In order to reduce the amount of data to be processed in the subsequent decoding of the DataMatrix code, so as to improve the decoding efficiency, in an embodiment, the preprocessing may be binarization for the DataMatrix code. The binarization is to set the gray value of a pixel point on the image of the DataMatrix code to 0 or 255, that is, to set the whole DataMatrix code to have an obvious black-and-white effect. Specifically, the binarization of the DataMatrix code may be performed by presetting a preset threshold T, and then for the grayed DataMatrix code, the pixel value of a certain pixel point P (x, y) is as follows:

；

wherein, P _src (x, y) represents a gray value of the pixel (x, y) after gray scaling, and P (x, y) represents a value of the pixel (x, y) after binary scaling. When the gray value of the pixel point (x, y) after graying is less than or equal to a preset threshold value T, the value of the pixel point (x, y) after binaryzation is 0; otherwise, the binarized value of the pixel point (x, y) is 255.

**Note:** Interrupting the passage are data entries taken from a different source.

[config.mk]
export PLATFORM = sky130hd
export DESIGN_NAME = memory_thermal_partition_aggregator_unit
export DESIGN_NICKNAME = d
export VERILOG_FILES = /design/src/rtl/mtpa_pkg.sv /design/src/rtl/memory_thermal_partition_aggregator_unit.sv
export SDC_FILE = /design/constraint.sdc
export NUM_CORES = 1
export LEC_CHECK = 0
export ABC_AREA = 1
export BUFFER_PORTS_ARGS = -buffer_cell sky130_fd_sc_hd__buf_2
export CORE_ASPECT_RATIO = 2
export CORE_UTILIZATION = 50
export CTS_CLUSTER_DIAMETER = 80
export DETAILED_ROUTE_END_ITERATION = 16
export GPL_TIMING_DRIVEN = 0
export PLACE_DENSITY = 0.73
export REMOVE_ABC_BUFFERS = 1
export SKIP_CTS_REPAIR_TIMING = 1
export SLEW_MARGIN = 10
export SYNTH_ARGS = -nofsm -noshare
export SYNTH_HDL_FRONTEND = slang
export SYNTH_SLANG_ARGS = --single-unit
export TNS_END_PERCENT = 50
[constraint.sdc]
create_clock -name clk -period 25.7 [get_ports clk]
set_clock_uncertainty 0.15 [all_clocks]
set_input_delay 5.14 -clock clk [delete_from_list [all_inputs] [get_ports clk]]
set_output_delay 5.14 -clock clk [all_outputs]
set_load 0.01 [all_outputs]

The target DataMatrix code is obtained by performing graying processing on the DataMatrix code and then performing binarization on the DataMatrix code, so that the target DataMatrix code is simplified, the data volume is reduced, and the outline of an interested target can be highlighted.

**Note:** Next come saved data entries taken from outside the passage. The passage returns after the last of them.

## src/tmqm_pkg.sv

```systemverilog
// Package: shared constants, codes and controller/datapath interface types.
`timescale 1ns / 1ps
`default_nettype none
package tmqm_pkg;
  localparam int SLOTS_DEFAULT  = 16;
  localparam int QUEUES_DEFAULT = 8;

  localparam logic [15:0] BYTE_LIMIT_RESET = 16'd2048;
  localparam logic [11:0] MAX_BYTES_RESET  = 12'd640;
  localparam int          BYTES_W          = 17;

  localparam logic [1:0] MODE_SEND   = 2'd0;
  localparam logic [1:0] MODE_RECV   = 2'd1;
  localparam logic [1:0] MODE_FLUSH  = 2'd2;
  localparam logic [1:0] MODE_STATUS = 2'd3;

  localparam logic [2:0] ST_OK       = 3'd0;
  localparam logic [2:0] ST_INVALID  = 3'd1;
  localparam logic [2:0] ST_NO_SLOT  = 3'd2;
  localparam logic [2:0] ST_FULL     = 3'd3;
  localparam logic [2:0] ST_NO_MATCH = 3'd4;
  localparam logic [2:0] ST_TOO_BIG  = 3'd5;

  localparam logic CFG_BYTE_LIMIT = 1'b0;
  localparam logic CFG_MAX_BYTES  = 1'b1;

  localparam int OP_W = 4;
  localparam logic [OP_W-1:0] OP_NOP       = 4'd0;
  localparam logic [OP_W-1:0] OP_LOAD      = 4'd1;
  localparam logic [OP_W-1:0] OP_QLATCH    = 4'd2;
  localparam logic [OP_W-1:0] OP_BAD       = 4'd3;
  localparam logic [OP_W-1:0] OP_SEND_CHK  = 4'd4;
  localparam logic [OP_W-1:0] OP_SEND_RD   = 4'd5;
  localparam logic [OP_W-1:0] OP_SEND_WR   = 4'd6;
  localparam logic [OP_W-1:0] OP_SEND_TAIL = 4'd7;
  localparam logic [OP_W-1:0] OP_WALK_INIT = 4'd8;
  localparam logic [OP_W-1:0] OP_WALK_RD   = 4'd9;
  localparam logic [OP_W-1:0] OP_R_EVAL    = 4'd10;
  localparam logic [OP_W-1:0] OP_R_FIN     = 4'd11;
  localparam logic [OP_W-1:0] OP_R_PUSH    = 4'd12;
  localparam logic [OP_W-1:0] OP_F_EVAL    = 4'd13;
  localparam logic [OP_W-1:0] OP_F_FIN     = 4'd14;
  localparam logic [OP_W-1:0] OP_RESP      = 4'd15;

  typedef struct packed {
    logic [OP_W-1:0] op;
  } cmd_t;

  typedef struct packed {
    logic [1:0] mode;
    logic       q_bad;
    logic       send_ok;
    logic       walk_more;
    logic       recv_ok;
    logic       out_free;
  } stat_t;
endpackage
`default_nettype wire

```

## src/tmqm_ram.sv

```systemverilog
// Generic single-write, single-read RAM with registered read data.
`timescale 1ns / 1ps
`default_nettype none
module tmqm_ram #(
  parameter int W = 8,
  parameter int D = 16,
  localparam int AW = (D > 1) ? $clog2(D) : 1
) (
  input  wire logic         clk,
  input  wire logic         we,
  input  wire logic [AW-1:0] waddr,
  input  wire logic [W-1:0] wdata,
  input  wire logic [AW-1:0] raddr,
  output logic [W-1:0]      rdata
);
  logic [W-1:0] mem [D];

  always_ff @(posedge clk) begin
    if (we) begin
      mem[waddr] <= wdata;
    end
    rdata <= mem[raddr];
  end
endmodule
`default_nettype wire

```

## src/tmqm_ctrl.sv

```systemverilog
// Controller: sequences each request through datapath operations.
`timescale 1ns / 1ps
`default_nettype none
module tmqm_ctrl (
  input  wire logic           clk,
  input  wire logic           rst,
  input  wire logic           s_tvalid,
  output logic                s_tready,
  input  wire tmqm_pkg::stat_t st,
  output tmqm_pkg::cmd_t      cmd
);
  localparam logic [3:0] S_IDLE   = 4'd0;
  localparam logic [3:0] S_QRD    = 4'd1;
  localparam logic [3:0] S_QLAT   = 4'd2;
  localparam logic [3:0] S_DISP   = 4'd3;
  localparam logic [3:0] S_SRD    = 4'd4;
  localparam logic [3:0] S_SWR    = 4'd5;
  localparam logic [3:0] S_STAIL  = 4'd6;
  localparam logic [3:0] S_RCHK   = 4'd7;
  localparam logic [3:0] S_REVAL  = 4'd8;
  localparam logic [3:0] S_RFIN   = 4'd9;
  localparam logic [3:0] S_RPUSH  = 4'd10;
  localparam logic [3:0] S_FCHK   = 4'd11;
  localparam logic [3:0] S_FEVAL  = 4'd12;
  localparam logic [3:0] S_RESP   = 4'd13;

  logic [3:0] state, state_next;

  always_ff @(posedge clk) begin
    if (rst) begin
      state <= S_IDLE;
    end else begin
      state <= state_next;
    end
  end

  assign s_tready = (state == S_IDLE);

  always_comb begin
    state_next = state;
    cmd.op     = tmqm_pkg::OP_NOP;
    case (state)
      S_IDLE: begin
        if (s_tvalid) begin
          cmd.op     = tmqm_pkg::OP_LOAD;
          state_next = S_QRD;
        end
      end
      S_QRD:  state_next = S_QLAT;
      S_QLAT: begin
        cmd.op     = tmqm_pkg::OP_QLATCH;
        state_next = S_DISP;
      end
      S_DISP: begin
        if (st.q_bad) begin
          cmd.op     = tmqm_pkg::OP_BAD;
          state_next = S_RESP;
        end else begin
          case (st.mode)
            tmqm_pkg::MODE_SEND: begin
              cmd.op     = tmqm_pkg::OP_SEND_CHK;
              state_next = st.send_ok ? S_SRD : S_RESP;
            end
            tmqm_pkg::MODE_RECV: begin
              cmd.op     = tmqm_pkg::OP_WALK_INIT;
              state_next = S_RCHK;
            end
            tmqm_pkg::MODE_FLUSH: begin
              cmd.op     = tmqm_pkg::OP_WALK_INIT;
              state_next = S_FCHK;
            end
            default: state_next = S_RESP;
          endcase
        end
      end
      S_SRD: begin
        cmd.op     = tmqm_pkg::OP_SEND_RD;
        state_next = S_SWR;
      end
      S_SWR: begin
        cmd.op     = tmqm_pkg::OP_SEND_WR;
        state_next = S_STAIL;
      end
      S_STAIL: begin
        cmd.op     = tmqm_pkg::OP_SEND_TAIL;
        state_next = S_RESP;
      end
      S_RCHK: begin
        if (st.walk_more) begin
          cmd.op     = tmqm_pkg::OP_WALK_RD;
          state_next = S_REVAL;
        end else begin
          state_next = S_RFIN;
        end
      end
      S_REVAL: begin
        cmd.op     = tmqm_pkg::OP_R_EVAL;
        state_next = S_RCHK;
      end
      S_RFIN: begin
        cmd.op     = tmqm_pkg::OP_R_FIN;
        state_next = st.recv_ok ? S_RPUSH : S_RESP;
      end
      S_RPUSH: begin
        cmd.op     = tmqm_pkg::OP_R_PUSH;
        state_next = S_RESP;
      end
      S_FCHK: begin
        if (st.walk_more) begin
          cmd.op     = tmqm_pkg::OP_WALK_RD;
          state_next = S_FEVAL;
        end else begin
          cmd.op     = tmqm_pkg::OP_F_FIN;
          state_next = S_RESP;
        end
      end
      S_FEVAL: begin
        cmd.op     = tmqm_pkg::OP_F_EVAL;
        state_next = S_FCHK;
      end
      S_RESP: begin
        if (st.out_free) begin
          cmd.op     = tmqm_pkg::OP_RESP;
          state_next = S_IDLE;
        end
      end
      default: state_next = S_IDLE;
    endcase
  end
endmodule
`default_nettype wire

```

## src/tmqm_dp.sv

```systemverilog
// Datapath: slot and queue stores, free stack, list walk and result register.
`timescale 1ns / 1ps
`default_nettype none
module tmqm_dp #(
  parameter int SLOTS  = tmqm_pkg::SLOTS_DEFAULT,
  parameter int QUEUES = tmqm_pkg::QUEUES_DEFAULT
) (
  input  wire logic           clk,
  input  wire logic           rst,
  input  wire logic [55:0]    s_tdata,
  input  wire logic           cfg_valid,
  input  wire logic           cfg_index,
  input  wire logic [15:0]    cfg_data,
  output logic [79:0]         m_tdata,
  output logic                m_tvalid,
  input  wire logic           m_tready,
  input  wire tmqm_pkg::cmd_t cmd,
  output tmqm_pkg::stat_t     st
);
  localparam int SW = $clog2(SLOTS);
  localparam int LW = $clog2(SLOTS + 1);
  localparam int CW = $clog2(SLOTS + 1);
  localparam int GW = $clog2(SLOTS + 1);
  localparam int QW = (QUEUES > 1) ? $clog2(QUEUES) : 1;
  localparam int BW = tmqm_pkg::BYTES_W;
  localparam int QSW = 2 * LW + CW + BW;
  localparam logic [LW-1:0] NIL = LW'(SLOTS);

  logic [15:0] byte_limit;
  logic [11:0] max_bytes;

  logic [1:0]         mode_r;
  logic [2:0]         q_r;
  logic signed [31:0] typ_r;
  logic [11:0]        size_r;
  logic               trunc_r;

  logic [LW-1:0] head, tail;
  logic [CW-1:0] cnt;
  logic [BW-1:0] bytes;
  logic [LW-1:0] free_top, cur, prev, hit, hitprev, hit_next;
  logic signed [31:0] hit_type;
  logic [11:0]   hit_size;
  logic [GW-1:0] guard;
  logic          stop;

  logic [2:0]  res_status;
  logic [3:0]  res_slot;
  logic [31:0] res_type;
  logic [11:0] res_len;

  logic [SLOTS-1:0]  lvalid;
  logic [QUEUES-1:0] qvalid;

  // link store
  logic          lwe;
  logic [SW-1:0] lwaddr, lraddr, lraddr_q;
  logic [LW-1:0] lwdata, lram_q, link_rd;
  // type/size store
  logic          twe;
  logic [43:0]   ts_q;
  // queue store
  logic          qwe;
  logic [QSW-1:0] qram_q, qword;
  logic [QW-1:0] qidx;

  assign qidx = QW'(q_r);

  tmqm_ram #(.W(LW), .D(SLOTS)) u_link (
    .clk(clk), .we(lwe), .waddr(lwaddr), .wdata(lwdata), .raddr(lraddr), .rdata(lram_q)
  );
  tmqm_ram #(.W(44), .D(SLOTS)) u_ts (
    .clk(clk), .we(twe), .waddr(free_top[SW-1:0]), .wdata({typ_r, size_r}),
    .raddr(cur[SW-1:0]), .rdata(ts_q)
  );
  tmqm_ram #(.W(QSW), .D(QUEUES)) u_q (
    .clk(clk), .we(qwe), .waddr(qidx), .wdata({head, tail, cnt, bytes}),
    .raddr(qidx), .rdata(qram_q)
  );

  // unwritten entries read as their reset value
  assign link_rd = lvalid[lraddr_q] ? lram_q : LW'(lraddr_q) + LW'(1);
  assign qword   = qvalid[qidx] ? qram_q : {NIL, NIL, CW'(0), BW'(0)};

  logic               q_bad;
  logic [2:0]         send_code;
  logic               hit_ok, recv_ok;
  logic signed [31:0] t_rd;
  logic [11:0]        sz_rd;
  logic signed [32:0] mag;

  assign q_bad = {29'd0, q_r} >= 32'(QUEUES);
  assign t_rd  = ts_q[43:12];
  assign sz_rd = ts_q[11:0];
  assign mag   = typ_r[31] ? -{typ_r[31], typ_r} : {typ_r[31], typ_r};
  assign hit_ok  = hit < NIL;
  assign recv_ok = hit_ok && !((size_r < hit_size) && !trunc_r);

  always_comb begin
    if (size_r > max_bytes)                 send_code = tmqm_pkg::ST_INVALID;
    else if (!(free_top < NIL))             send_code = tmqm_pkg::ST_NO_SLOT;
    else if (bytes >= BW'(byte_limit))      send_code = tmqm_pkg::ST_FULL;
    else                                    send_code = tmqm_pkg::ST_OK;
  end

  assign st.mode      = mode_r;
  assign st.q_bad     = q_bad;
  assign st.send_ok   = (send_code == tmqm_pkg::ST_OK);
  assign st.walk_more = (cur < NIL) && (guard < GW'(SLOTS)) && !stop;
  assign st.recv_ok   = recv_ok;
  assign st.out_free  = !m_tvalid || m_tready;

  always_comb begin
    lraddr = cur[SW-1:0];
    if (cmd.op == tmqm_pkg::OP_SEND_RD) lraddr = free_top[SW-1:0];
    lwe    = 1'b0;
    lwaddr = cur[SW-1:0];
    lwdata = free_top;
    twe    = 1'b0;
    qwe    = 1'b0;
    case (cmd.op)
      tmqm_pkg::OP_SEND_WR: begin
        lwe    = 1'b1;
        lwaddr = free_top[SW-1:0];
        lwdata = NIL;
        twe    = 1'b1;
      end
      tmqm_pkg::OP_SEND_TAIL: begin
        lwe    = tail < NIL;
        lwaddr = tail[SW-1:0];
        lwdata = hit;
      end
      tmqm_pkg::OP_R_FIN: begin
        lwe    = recv_ok && (hitprev < NIL);
        lwaddr = hitprev[SW-1:0];
        lwdata = hit_next;
      end
      tmqm_pkg::OP_R_PUSH: begin
        lwe    = 1'b1;
        lwaddr = hit[SW-1:0];
        lwdata = free_top;
      end
      tmqm_pkg::OP_F_EVAL: begin
        lwe    = 1'b1;
        lwaddr = cur[SW-1:0];
        lwdata = free_top;
      end
      tmqm_pkg::OP_RESP: qwe = !q_bad;
      default: ;
    endcase
  end

  // control state
  always_ff @(posedge clk) begin
    if (rst) begin
      byte_limit <= tmqm_pkg::BYTE_LIMIT_RESET;
      max_bytes  <= tmqm_pkg::MAX_BYTES_RESET;
      free_top   <= '0;
      lvalid     <= '0;
      qvalid     <= '0;
      m_tvalid   <= 1'b0;
    end else begin
      if (cfg_valid) begin
        if (cfg_index == tmqm_pkg::CFG_BYTE_LIMIT) byte_limit <= cfg_data;
        else                                       max_bytes  <= cfg_data[11:0];
      end
      if (lwe) lvalid[lwaddr] <= 1'b1;
      if (qwe) qvalid[qidx] <= 1'b1;
      case (cmd.op)
        tmqm_pkg::OP_SEND_WR: free_top <= link_rd;
        tmqm_pkg::OP_R_PUSH:  free_top <= hit;
        tmqm_pkg::OP_F_EVAL:  free_top <= cur;
        default: ;
      endcase
      if (cmd.op == tmqm_pkg::OP_RESP) m_tvalid <= 1'b1;
      else if (m_tready)               m_tvalid <= 1'b0;
    end
  end

  // payload state
  always_ff @(posedge clk) begin
    lraddr_q <= lraddr;
    case (cmd.op)
      tmqm_pkg::OP_LOAD: begin
        mode_r     <= s_tdata[1:0];
        q_r        <= s_tdata[4:2];
        typ_r      <= s_tdata[36:5];
        size_r     <= s_tdata[48:37];
        trunc_r    <= s_tdata[49];
        res_status <= tmqm_pkg::ST_OK;
        res_slot   <= '0;
        res_type   <= '0;
        res_len    <= '0;
      end
      tmqm_pkg::OP_QLATCH: {head, tail, cnt, bytes} <= qword;
      tmqm_pkg::OP_BAD:      res_status <= tmqm_pkg::ST_INVALID;
      tmqm_pkg::OP_SEND_CHK: res_status <= send_code;
      tmqm_pkg::OP_SEND_WR: begin
        hit      <= free_top;
        res_slot <= 4'(free_top);
      end
      tmqm_pkg::OP_SEND_TAIL: begin
        tail  <= hit;
        if (!(head < NIL)) head <= hit;
        cnt   <= cnt + CW'(1);
        bytes <= bytes + BW'(size_r);
      end
      tmqm_pkg::OP_WALK_INIT: begin
        cur     <= head;
        prev    <= NIL;
        hit     <= NIL;
        hitprev <= NIL;
        guard   <= '0;
        stop    <= 1'b0;
      end
      tmqm_pkg::OP_R_EVAL: begin
        if (typ_r == 32'sd0 || (!typ_r[31] && t_rd == typ_r)) begin
          hit <= cur; hitprev <= prev; hit_type <= t_rd; hit_size <= sz_rd;
          hit_next <= link_rd; stop <= 1'b1;
        end else if (typ_r[31] && ($signed({t_rd[31], t_rd}) <= mag) &&
                     (!hit_ok || t_rd < hit_type)) begin
          hit <= cur; hitprev <= prev; hit_type <= t_rd; hit_size <= sz_rd;
          hit_next <= link_rd;
        end
        prev  <= cur;
        cur   <= link_rd;
        guard <= guard + GW'(1);
      end
      tmqm_pkg::OP_R_FIN: begin
        if (!hit_ok) begin
          res_status <= tmqm_pkg::ST_NO_MATCH;
        end else if (!recv_ok) begin
          res_status <= tmqm_pkg::ST_TOO_BIG;
        end else begin
          if (!(hitprev < NIL)) head <= hit_next;
          if (tail == hit) tail <= hitprev;
          if (cnt != '0) cnt <= cnt - CW'(1);
          bytes    <= (bytes >= BW'(hit_size)) ? bytes - BW'(hit_size) : '0;
          res_len  <= (size_r < hit_size) ? size_r : hit_size;
          res_type <= hit_type;
          res_slot <= 4'(hit);
        end
      end
      tmqm_pkg::OP_F_EVAL: begin
        cur   <= link_rd;
        guard <= guard + GW'(1);
      end
      tmqm_pkg::OP_F_FIN: begin
        head  <= NIL;
        tail  <= NIL;
        cnt   <= '0;
        bytes <= '0;
      end
      tmqm_pkg::OP_RESP: begin
        m_tdata <= {7'd0,
                    q_bad ? 17'd0 : 17'(bytes),
                    q_bad ? 5'd0 : 5'(cnt),
                    res_len, res_type, res_slot, res_status};
      end
      default: ;
    endcase
  end
endmodule
`default_nettype wire

```

## src/typed_message_queue_manager.sv

```systemverilog
// Top level: typed message queue manager over a shared slot pool.
`timescale 1ns / 1ps
`default_nettype none
// One request word in, one result word out. Requests are handled one at a
// time; flush and receive walk the messages in the addressed queue (at most
// SLOTS), with one registered read of the slot stores per message. A result
// waiting at the output does not hold up acceptance of the next request;
// that request's result then waits until the output register frees. Config
// writes are always accepted and should be issued only while idle.
module typed_message_queue_manager #(
  parameter int SLOTS  = tmqm_pkg::SLOTS_DEFAULT,
  parameter int QUEUES = tmqm_pkg::QUEUES_DEFAULT
) (
  input  wire logic        clk,
  input  wire logic        rst,
  input  wire logic        s_tvalid,
  output logic             s_tready,
  // mode[1:0], queue[4:2], type_sel[36:5], size[48:37], allow_truncate[49]
  input  wire logic [55:0] s_tdata,
  output logic             m_tvalid,
  input  wire logic        m_tready,
  // status[2:0], slot[6:3], delivered_type[38:7], length[50:39],
  // queue_count[55:51], queue_bytes[72:56]
  output logic [79:0]      m_tdata,
  input  wire logic        cfg_valid,
  output logic             cfg_ready,
  input  wire logic        cfg_index,
  input  wire logic [15:0] cfg_data
);
  tmqm_pkg::cmd_t  cmd;
  tmqm_pkg::stat_t st;

  assign cfg_ready = 1'b1;

  tmqm_ctrl u_ctrl (
    .clk(clk), .rst(rst), .s_tvalid(s_tvalid), .s_tready(s_tready), .st(st), .cmd(cmd)
  );

  tmqm_dp #(.SLOTS(SLOTS), .QUEUES(QUEUES)) u_dp (
    .clk(clk), .rst(rst), .s_tdata(s_tdata),
    .cfg_valid(cfg_valid), .cfg_index(cfg_index), .cfg_data(cfg_data),
    .m_tdata(m_tdata), .m_tvalid(m_tvalid), .m_tready(m_tready),
    .cmd(cmd), .st(st)
  );
endmodule
`default_nettype wire

```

In addition, the DataMatrix code is preprocessed, and the DataMatrix code can also be preprocessed in a histogram equalization mode. Histogram equalization is used for contrast enhancement of images, and is a method for indirectly enhancing contrast.

Specifically, the histogram equalization may be performed on the data matrix code by performing nonlinear stretching on the grayed data matrix code, and redistributing the pixel values of the data matrix code so that the number of pixels in a certain gray scale range is substantially the same.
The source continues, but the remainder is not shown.